EXTRACTED RECORDS:

___

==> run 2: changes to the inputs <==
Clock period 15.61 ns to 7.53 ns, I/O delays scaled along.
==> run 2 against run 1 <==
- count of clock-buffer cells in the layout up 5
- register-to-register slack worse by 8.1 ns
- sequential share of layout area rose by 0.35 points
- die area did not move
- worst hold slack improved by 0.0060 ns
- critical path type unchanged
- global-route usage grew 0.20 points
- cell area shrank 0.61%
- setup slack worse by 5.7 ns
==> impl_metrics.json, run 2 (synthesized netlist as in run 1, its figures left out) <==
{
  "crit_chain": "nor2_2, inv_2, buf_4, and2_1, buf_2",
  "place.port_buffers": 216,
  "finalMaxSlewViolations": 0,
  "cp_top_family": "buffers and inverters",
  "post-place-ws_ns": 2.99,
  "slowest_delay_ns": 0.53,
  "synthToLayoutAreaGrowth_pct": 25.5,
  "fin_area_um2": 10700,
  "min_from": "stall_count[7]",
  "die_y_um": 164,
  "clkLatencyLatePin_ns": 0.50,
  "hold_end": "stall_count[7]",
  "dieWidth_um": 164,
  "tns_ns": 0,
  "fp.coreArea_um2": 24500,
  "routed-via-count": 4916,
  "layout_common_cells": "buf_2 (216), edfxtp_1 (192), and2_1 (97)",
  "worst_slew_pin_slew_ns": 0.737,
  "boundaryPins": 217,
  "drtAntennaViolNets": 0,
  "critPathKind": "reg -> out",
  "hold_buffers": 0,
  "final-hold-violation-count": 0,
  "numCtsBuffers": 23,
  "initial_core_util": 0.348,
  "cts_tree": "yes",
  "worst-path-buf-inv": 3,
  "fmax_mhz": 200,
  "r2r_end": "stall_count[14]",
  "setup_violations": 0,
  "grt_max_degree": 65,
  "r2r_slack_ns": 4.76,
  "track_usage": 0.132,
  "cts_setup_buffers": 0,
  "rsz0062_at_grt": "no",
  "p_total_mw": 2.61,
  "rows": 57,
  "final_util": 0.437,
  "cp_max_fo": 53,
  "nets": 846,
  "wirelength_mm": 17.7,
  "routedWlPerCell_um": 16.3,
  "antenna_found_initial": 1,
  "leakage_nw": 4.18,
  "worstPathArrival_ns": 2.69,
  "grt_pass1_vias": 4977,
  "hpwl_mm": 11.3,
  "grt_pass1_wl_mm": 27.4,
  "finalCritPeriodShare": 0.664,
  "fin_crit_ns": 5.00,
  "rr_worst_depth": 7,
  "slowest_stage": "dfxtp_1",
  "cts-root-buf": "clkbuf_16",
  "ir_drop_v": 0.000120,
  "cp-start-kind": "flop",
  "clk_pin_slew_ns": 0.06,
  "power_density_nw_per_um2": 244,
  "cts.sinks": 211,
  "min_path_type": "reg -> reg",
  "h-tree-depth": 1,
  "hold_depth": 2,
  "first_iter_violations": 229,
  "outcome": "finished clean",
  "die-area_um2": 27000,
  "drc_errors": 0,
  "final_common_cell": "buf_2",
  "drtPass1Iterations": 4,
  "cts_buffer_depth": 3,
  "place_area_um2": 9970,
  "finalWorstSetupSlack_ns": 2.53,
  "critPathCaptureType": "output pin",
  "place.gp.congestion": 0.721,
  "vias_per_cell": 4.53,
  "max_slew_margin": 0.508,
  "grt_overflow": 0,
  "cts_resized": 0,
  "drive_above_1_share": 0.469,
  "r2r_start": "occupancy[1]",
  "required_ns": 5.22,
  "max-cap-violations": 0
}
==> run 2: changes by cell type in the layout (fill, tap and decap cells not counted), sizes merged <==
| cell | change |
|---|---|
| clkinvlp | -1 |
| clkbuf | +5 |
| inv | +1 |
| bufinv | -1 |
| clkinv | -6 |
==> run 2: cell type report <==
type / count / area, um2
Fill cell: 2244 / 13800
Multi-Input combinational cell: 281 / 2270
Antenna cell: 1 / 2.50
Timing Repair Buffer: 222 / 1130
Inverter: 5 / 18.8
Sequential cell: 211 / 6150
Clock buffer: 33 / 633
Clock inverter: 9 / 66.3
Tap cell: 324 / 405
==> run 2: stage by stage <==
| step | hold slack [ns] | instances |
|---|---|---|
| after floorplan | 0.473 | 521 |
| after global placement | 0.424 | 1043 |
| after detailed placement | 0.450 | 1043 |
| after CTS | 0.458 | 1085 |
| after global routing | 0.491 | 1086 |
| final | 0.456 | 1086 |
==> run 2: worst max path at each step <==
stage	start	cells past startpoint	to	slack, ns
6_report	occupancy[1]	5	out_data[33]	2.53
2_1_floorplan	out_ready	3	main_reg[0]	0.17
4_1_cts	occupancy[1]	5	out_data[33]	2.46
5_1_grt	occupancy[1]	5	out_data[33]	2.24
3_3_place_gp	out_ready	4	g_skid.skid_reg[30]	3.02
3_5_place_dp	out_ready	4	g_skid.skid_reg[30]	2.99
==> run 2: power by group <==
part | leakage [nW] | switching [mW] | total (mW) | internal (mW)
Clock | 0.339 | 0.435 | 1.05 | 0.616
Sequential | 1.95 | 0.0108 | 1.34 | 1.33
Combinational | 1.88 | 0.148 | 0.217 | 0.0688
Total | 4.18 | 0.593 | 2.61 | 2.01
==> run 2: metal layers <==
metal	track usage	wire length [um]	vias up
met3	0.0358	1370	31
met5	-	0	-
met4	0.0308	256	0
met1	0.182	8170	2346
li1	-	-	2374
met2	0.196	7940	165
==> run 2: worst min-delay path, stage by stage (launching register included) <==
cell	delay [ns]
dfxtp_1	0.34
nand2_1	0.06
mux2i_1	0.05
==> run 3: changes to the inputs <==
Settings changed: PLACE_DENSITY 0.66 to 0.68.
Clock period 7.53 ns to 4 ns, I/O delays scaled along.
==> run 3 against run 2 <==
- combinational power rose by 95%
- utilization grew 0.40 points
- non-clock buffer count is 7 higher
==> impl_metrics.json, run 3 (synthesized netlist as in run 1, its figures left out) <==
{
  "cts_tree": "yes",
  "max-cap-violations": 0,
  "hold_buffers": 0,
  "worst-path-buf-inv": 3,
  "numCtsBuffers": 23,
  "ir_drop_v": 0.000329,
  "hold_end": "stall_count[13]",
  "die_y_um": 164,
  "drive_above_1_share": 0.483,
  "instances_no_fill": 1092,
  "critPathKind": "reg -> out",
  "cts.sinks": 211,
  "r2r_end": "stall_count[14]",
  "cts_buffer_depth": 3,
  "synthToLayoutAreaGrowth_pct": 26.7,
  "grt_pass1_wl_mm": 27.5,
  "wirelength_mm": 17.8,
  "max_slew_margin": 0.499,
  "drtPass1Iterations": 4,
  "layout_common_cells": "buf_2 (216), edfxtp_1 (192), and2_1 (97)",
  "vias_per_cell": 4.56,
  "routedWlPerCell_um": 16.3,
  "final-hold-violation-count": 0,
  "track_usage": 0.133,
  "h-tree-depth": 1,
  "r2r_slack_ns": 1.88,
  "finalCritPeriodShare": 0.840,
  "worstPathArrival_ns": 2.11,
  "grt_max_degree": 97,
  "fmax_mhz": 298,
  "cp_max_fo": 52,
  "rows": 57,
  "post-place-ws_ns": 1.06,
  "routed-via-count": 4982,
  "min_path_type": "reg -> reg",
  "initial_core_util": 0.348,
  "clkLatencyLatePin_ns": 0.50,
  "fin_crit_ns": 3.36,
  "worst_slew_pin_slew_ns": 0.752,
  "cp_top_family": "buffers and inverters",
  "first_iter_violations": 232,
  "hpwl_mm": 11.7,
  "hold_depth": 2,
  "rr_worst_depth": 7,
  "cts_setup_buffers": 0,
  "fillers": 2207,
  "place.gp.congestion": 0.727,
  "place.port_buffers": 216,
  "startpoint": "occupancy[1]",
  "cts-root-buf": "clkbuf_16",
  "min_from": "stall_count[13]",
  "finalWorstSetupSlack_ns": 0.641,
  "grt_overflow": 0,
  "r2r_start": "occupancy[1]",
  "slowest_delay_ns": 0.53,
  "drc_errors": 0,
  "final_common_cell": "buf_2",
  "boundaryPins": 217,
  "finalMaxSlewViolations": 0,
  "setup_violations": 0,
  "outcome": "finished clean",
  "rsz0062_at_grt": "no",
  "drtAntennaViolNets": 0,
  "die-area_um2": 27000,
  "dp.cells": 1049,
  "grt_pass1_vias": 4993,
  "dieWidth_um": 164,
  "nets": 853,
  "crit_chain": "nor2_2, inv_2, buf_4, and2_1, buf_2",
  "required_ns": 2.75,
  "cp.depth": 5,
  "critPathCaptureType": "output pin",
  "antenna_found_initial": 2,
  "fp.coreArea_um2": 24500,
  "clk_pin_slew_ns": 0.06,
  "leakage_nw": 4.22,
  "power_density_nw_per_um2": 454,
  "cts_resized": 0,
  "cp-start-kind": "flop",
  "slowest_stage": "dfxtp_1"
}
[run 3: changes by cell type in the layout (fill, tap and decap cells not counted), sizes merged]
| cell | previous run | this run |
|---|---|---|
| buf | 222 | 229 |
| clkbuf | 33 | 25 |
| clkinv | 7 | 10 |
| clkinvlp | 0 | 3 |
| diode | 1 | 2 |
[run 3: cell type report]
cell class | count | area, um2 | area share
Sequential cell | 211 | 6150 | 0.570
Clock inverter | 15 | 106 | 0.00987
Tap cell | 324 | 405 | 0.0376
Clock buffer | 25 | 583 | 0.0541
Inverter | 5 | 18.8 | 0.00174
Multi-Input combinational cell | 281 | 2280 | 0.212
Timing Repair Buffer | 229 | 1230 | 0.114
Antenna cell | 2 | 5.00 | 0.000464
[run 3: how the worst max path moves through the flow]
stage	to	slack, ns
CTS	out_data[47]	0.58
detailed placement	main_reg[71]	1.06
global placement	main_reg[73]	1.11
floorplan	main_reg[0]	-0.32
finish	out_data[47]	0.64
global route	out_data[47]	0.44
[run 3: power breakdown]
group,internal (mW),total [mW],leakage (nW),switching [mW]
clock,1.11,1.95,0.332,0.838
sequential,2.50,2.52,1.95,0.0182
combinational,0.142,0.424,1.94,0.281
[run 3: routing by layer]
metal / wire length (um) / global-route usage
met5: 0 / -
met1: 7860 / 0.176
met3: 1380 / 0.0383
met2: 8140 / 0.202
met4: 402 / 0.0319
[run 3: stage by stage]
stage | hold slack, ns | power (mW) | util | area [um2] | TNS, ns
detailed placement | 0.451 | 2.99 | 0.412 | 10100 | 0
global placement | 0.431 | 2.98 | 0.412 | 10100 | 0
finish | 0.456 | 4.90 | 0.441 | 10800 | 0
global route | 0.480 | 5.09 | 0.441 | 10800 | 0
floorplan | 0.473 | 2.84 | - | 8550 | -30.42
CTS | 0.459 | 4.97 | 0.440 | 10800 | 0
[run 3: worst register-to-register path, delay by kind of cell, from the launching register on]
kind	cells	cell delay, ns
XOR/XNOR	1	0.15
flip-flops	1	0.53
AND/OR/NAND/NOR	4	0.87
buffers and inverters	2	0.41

___

ABOUT THIS EXERCISE: Take the lines from the start of the records through the line holding "- register-to-register slack worse by 8.1 ns", both included, and please print them exactly, with nothing else.

ANSWER FOR THE TASK:
==> run 2: changes to the inputs <==
Clock period 15.61 ns to 7.53 ns, I/O delays scaled along.
==> run 2 against run 1 <==
- count of clock-buffer cells in the layout up 5
- register-to-register slack worse by 8.1 ns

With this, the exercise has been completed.